What you need to do:
Show, in full, each line of the data that contains "ADDC".

Recorded information:
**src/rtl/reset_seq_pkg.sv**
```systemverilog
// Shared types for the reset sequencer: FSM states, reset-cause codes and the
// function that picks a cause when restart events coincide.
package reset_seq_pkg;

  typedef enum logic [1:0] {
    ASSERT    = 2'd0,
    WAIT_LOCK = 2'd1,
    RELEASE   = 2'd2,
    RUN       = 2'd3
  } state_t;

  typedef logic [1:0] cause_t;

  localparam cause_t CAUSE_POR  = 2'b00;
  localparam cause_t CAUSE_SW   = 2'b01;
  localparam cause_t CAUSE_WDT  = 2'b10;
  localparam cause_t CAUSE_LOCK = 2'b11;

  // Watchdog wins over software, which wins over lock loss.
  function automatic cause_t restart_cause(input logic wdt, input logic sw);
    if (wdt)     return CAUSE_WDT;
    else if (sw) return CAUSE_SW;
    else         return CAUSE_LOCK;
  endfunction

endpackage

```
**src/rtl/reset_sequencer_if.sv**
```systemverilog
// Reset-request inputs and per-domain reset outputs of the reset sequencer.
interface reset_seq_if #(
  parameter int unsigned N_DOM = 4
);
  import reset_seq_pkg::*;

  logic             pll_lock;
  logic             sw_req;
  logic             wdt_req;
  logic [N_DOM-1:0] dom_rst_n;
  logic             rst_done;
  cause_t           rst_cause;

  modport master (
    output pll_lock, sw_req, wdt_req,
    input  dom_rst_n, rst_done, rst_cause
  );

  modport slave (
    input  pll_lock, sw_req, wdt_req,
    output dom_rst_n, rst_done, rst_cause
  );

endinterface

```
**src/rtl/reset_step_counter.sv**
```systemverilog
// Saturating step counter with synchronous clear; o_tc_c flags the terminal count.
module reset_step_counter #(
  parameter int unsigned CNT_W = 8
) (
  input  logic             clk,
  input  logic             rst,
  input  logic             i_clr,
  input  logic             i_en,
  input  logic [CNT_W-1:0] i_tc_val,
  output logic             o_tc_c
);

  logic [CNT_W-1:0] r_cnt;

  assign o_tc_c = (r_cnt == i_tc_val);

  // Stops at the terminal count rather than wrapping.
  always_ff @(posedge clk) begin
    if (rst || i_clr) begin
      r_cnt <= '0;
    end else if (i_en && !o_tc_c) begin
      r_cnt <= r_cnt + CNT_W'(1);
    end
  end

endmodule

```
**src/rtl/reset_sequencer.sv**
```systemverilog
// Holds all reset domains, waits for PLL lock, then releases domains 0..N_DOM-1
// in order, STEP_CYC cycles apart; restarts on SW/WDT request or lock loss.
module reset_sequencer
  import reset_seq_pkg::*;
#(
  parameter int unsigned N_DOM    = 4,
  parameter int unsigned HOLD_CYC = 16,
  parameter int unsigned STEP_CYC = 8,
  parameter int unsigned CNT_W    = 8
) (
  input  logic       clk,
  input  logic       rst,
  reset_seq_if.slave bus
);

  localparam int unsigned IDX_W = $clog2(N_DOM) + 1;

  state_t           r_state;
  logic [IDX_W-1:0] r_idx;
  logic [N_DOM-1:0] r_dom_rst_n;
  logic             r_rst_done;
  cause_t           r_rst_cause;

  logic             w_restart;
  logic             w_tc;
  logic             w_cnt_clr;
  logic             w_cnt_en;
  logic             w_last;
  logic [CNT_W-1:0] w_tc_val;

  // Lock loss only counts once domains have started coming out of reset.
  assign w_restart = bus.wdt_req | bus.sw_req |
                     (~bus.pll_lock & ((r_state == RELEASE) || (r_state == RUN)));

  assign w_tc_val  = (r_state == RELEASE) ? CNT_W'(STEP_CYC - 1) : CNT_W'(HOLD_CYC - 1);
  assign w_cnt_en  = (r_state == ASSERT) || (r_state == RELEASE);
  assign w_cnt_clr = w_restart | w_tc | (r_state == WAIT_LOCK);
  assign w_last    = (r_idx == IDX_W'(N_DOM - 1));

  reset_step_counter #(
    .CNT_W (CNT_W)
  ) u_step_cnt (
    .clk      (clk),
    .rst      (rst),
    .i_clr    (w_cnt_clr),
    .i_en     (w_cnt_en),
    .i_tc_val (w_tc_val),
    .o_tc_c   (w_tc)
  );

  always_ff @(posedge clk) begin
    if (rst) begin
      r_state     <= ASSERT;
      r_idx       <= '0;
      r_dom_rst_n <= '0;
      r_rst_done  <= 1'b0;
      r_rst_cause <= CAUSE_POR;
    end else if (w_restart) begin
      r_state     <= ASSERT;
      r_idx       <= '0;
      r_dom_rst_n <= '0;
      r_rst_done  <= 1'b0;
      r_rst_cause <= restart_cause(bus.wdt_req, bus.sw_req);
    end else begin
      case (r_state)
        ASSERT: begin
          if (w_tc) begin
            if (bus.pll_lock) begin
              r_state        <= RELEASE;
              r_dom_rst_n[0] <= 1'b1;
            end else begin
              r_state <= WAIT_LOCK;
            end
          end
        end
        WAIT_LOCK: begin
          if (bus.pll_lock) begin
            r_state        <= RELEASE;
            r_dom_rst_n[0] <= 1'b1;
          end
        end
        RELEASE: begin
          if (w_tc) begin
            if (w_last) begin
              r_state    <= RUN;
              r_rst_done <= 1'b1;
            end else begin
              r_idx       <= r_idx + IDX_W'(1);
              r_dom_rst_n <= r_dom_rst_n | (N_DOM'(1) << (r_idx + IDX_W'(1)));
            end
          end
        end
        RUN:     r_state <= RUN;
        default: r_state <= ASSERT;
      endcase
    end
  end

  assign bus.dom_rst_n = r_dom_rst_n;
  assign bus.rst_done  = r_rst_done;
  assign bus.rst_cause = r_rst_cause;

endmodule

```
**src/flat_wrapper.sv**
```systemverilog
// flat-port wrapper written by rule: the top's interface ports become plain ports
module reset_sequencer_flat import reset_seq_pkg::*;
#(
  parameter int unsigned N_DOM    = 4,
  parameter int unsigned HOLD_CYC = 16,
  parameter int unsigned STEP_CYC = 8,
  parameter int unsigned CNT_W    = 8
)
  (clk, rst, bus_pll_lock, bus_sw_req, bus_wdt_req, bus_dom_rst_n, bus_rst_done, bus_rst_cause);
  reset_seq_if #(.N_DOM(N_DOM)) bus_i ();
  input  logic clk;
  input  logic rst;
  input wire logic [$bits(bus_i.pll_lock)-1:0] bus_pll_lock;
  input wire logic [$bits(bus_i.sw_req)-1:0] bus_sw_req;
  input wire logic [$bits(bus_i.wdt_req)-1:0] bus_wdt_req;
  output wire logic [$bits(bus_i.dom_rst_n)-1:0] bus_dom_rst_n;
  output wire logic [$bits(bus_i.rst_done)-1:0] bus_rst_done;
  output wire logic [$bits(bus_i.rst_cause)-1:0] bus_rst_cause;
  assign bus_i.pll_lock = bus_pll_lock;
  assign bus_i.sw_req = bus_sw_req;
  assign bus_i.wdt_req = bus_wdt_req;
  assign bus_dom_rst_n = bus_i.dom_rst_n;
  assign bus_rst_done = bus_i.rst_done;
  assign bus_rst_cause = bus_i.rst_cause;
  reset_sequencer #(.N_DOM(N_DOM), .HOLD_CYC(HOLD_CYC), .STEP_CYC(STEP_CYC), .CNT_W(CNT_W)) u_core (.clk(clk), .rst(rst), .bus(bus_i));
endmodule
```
--
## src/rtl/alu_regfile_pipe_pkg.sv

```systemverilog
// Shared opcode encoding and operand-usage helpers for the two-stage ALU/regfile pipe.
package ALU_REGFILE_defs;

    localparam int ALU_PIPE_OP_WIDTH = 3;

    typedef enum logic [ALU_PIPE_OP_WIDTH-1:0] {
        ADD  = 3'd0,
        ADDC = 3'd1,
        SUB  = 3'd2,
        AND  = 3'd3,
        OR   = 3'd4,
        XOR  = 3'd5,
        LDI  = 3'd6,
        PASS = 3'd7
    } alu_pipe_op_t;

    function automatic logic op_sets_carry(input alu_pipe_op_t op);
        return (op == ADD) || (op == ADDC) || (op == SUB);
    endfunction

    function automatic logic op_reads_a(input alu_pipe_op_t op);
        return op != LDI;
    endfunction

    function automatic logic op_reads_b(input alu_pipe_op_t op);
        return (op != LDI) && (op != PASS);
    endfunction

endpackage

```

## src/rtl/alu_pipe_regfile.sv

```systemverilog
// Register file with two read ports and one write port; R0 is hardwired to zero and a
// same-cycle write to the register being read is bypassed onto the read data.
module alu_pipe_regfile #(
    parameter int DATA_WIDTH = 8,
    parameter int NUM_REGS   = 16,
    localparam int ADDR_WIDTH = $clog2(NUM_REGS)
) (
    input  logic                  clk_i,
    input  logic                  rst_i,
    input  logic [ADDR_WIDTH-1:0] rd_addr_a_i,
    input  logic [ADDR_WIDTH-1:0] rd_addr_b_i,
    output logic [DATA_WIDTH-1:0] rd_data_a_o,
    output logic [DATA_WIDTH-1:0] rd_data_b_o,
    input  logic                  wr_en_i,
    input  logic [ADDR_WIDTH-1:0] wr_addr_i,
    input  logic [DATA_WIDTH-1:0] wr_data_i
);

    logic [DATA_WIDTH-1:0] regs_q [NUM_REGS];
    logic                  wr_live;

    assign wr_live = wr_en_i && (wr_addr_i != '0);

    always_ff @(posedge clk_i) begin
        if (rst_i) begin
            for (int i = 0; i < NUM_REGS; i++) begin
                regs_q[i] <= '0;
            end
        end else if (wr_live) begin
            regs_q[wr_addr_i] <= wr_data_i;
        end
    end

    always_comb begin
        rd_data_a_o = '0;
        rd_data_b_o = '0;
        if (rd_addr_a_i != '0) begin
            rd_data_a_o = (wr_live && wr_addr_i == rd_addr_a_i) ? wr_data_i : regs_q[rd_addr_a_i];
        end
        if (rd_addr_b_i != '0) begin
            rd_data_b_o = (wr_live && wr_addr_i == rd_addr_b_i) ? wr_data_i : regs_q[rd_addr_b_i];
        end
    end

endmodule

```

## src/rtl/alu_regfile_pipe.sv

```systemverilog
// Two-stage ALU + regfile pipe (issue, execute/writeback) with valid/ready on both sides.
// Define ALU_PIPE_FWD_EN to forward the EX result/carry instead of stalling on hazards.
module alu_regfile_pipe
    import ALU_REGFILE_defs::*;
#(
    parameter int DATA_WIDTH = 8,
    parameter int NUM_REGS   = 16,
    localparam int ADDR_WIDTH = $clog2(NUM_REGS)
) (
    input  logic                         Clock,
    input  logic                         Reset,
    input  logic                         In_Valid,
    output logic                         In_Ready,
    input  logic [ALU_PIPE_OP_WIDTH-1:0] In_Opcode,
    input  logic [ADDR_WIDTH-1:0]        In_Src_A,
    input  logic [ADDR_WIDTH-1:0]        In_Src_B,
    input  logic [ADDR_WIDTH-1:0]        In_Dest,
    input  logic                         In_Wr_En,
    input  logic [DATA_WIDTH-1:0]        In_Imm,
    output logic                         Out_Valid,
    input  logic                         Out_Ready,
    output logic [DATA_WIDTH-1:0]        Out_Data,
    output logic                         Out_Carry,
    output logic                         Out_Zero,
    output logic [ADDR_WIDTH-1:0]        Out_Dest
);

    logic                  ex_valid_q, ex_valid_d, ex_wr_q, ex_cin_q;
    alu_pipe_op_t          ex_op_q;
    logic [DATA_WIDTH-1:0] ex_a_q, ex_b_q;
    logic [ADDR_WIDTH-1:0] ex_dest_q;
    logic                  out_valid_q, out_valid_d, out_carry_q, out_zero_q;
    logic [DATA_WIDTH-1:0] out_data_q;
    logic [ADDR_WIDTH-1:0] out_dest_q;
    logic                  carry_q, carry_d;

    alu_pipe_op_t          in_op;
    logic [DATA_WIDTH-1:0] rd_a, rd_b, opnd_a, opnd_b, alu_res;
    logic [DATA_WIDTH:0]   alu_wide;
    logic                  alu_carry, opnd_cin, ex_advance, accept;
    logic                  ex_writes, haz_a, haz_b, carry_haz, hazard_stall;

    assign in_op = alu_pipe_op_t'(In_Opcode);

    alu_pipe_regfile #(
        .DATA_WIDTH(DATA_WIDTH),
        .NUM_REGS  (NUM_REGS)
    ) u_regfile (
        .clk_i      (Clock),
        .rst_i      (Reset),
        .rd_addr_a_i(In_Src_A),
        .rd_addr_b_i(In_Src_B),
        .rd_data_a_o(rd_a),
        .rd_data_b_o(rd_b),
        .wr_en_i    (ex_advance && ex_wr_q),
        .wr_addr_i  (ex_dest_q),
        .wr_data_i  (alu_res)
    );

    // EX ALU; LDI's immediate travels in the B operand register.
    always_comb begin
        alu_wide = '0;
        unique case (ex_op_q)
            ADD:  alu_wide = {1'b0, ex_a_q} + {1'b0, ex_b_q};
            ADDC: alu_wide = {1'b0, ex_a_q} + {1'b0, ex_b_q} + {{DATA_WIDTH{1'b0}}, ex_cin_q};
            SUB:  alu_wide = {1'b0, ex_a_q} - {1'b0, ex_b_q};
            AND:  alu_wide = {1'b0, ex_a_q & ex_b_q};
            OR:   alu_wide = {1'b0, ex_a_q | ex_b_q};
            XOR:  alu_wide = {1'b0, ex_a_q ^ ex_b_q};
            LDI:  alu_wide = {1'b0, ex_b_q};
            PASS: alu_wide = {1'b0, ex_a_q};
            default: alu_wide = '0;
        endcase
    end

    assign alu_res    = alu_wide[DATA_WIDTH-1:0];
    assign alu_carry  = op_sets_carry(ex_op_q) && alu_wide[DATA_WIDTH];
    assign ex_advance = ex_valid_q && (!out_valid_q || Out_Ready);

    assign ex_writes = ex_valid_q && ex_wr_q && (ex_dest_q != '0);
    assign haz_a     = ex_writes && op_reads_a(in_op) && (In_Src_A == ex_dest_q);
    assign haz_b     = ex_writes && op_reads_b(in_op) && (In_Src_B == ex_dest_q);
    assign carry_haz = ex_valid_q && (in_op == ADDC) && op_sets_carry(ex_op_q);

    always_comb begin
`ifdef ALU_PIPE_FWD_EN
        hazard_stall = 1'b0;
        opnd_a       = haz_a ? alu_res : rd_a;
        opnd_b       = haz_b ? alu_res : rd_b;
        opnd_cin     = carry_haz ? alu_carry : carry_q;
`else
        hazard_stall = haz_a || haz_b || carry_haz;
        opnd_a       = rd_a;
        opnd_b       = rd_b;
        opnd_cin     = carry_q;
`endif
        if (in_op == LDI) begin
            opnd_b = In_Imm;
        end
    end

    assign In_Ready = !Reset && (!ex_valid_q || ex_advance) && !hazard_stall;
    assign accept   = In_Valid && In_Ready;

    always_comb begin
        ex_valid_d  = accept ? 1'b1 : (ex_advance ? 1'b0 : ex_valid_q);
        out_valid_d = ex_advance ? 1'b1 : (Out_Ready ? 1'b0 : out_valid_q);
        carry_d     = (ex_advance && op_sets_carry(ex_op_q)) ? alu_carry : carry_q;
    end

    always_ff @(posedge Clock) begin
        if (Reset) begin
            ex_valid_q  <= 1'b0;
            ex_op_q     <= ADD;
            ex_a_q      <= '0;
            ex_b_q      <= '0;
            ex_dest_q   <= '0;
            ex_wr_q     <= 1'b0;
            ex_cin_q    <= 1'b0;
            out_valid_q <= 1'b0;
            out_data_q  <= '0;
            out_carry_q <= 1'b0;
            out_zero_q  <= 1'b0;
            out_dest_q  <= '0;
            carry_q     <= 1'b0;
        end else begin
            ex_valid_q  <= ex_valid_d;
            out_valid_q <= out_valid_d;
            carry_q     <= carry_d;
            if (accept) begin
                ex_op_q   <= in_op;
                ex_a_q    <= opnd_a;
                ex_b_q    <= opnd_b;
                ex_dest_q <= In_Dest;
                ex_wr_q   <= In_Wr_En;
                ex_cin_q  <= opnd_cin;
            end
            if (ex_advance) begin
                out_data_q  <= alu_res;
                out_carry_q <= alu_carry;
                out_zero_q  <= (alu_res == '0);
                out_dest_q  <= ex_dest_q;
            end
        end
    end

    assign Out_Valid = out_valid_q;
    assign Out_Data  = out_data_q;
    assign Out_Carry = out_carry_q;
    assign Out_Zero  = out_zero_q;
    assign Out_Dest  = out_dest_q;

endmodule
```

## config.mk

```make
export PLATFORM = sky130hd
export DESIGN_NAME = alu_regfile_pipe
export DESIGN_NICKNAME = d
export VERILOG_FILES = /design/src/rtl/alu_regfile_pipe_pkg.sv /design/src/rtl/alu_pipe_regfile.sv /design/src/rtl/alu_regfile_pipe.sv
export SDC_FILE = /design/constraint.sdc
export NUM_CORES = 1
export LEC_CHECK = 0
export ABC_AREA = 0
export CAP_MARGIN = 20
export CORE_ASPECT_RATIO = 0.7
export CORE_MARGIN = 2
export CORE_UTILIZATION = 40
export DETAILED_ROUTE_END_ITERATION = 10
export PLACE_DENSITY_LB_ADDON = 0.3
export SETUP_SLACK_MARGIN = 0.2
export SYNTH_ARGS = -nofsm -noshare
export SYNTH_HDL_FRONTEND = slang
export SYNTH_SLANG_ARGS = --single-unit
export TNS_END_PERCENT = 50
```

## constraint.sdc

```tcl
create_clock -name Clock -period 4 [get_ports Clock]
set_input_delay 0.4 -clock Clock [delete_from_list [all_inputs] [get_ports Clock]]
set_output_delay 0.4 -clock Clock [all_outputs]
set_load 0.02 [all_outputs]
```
---
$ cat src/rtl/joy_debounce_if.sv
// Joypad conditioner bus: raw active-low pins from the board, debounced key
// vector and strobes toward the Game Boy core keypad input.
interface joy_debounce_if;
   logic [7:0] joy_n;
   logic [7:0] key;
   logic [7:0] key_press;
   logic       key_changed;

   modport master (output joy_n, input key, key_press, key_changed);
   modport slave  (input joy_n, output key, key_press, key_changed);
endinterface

Expected answer:
        ADDC = 3'd1,
        return (op == ADD) || (op == ADDC) || (op == SUB);
            ADDC: alu_wide = {1'b0, ex_a_q} + {1'b0, ex_b_q} + {{DATA_WIDTH{1'b0}}, ex_cin_q};
    assign carry_haz = ex_valid_q && (in_op == ADDC) && op_sets_carry(ex_op_q);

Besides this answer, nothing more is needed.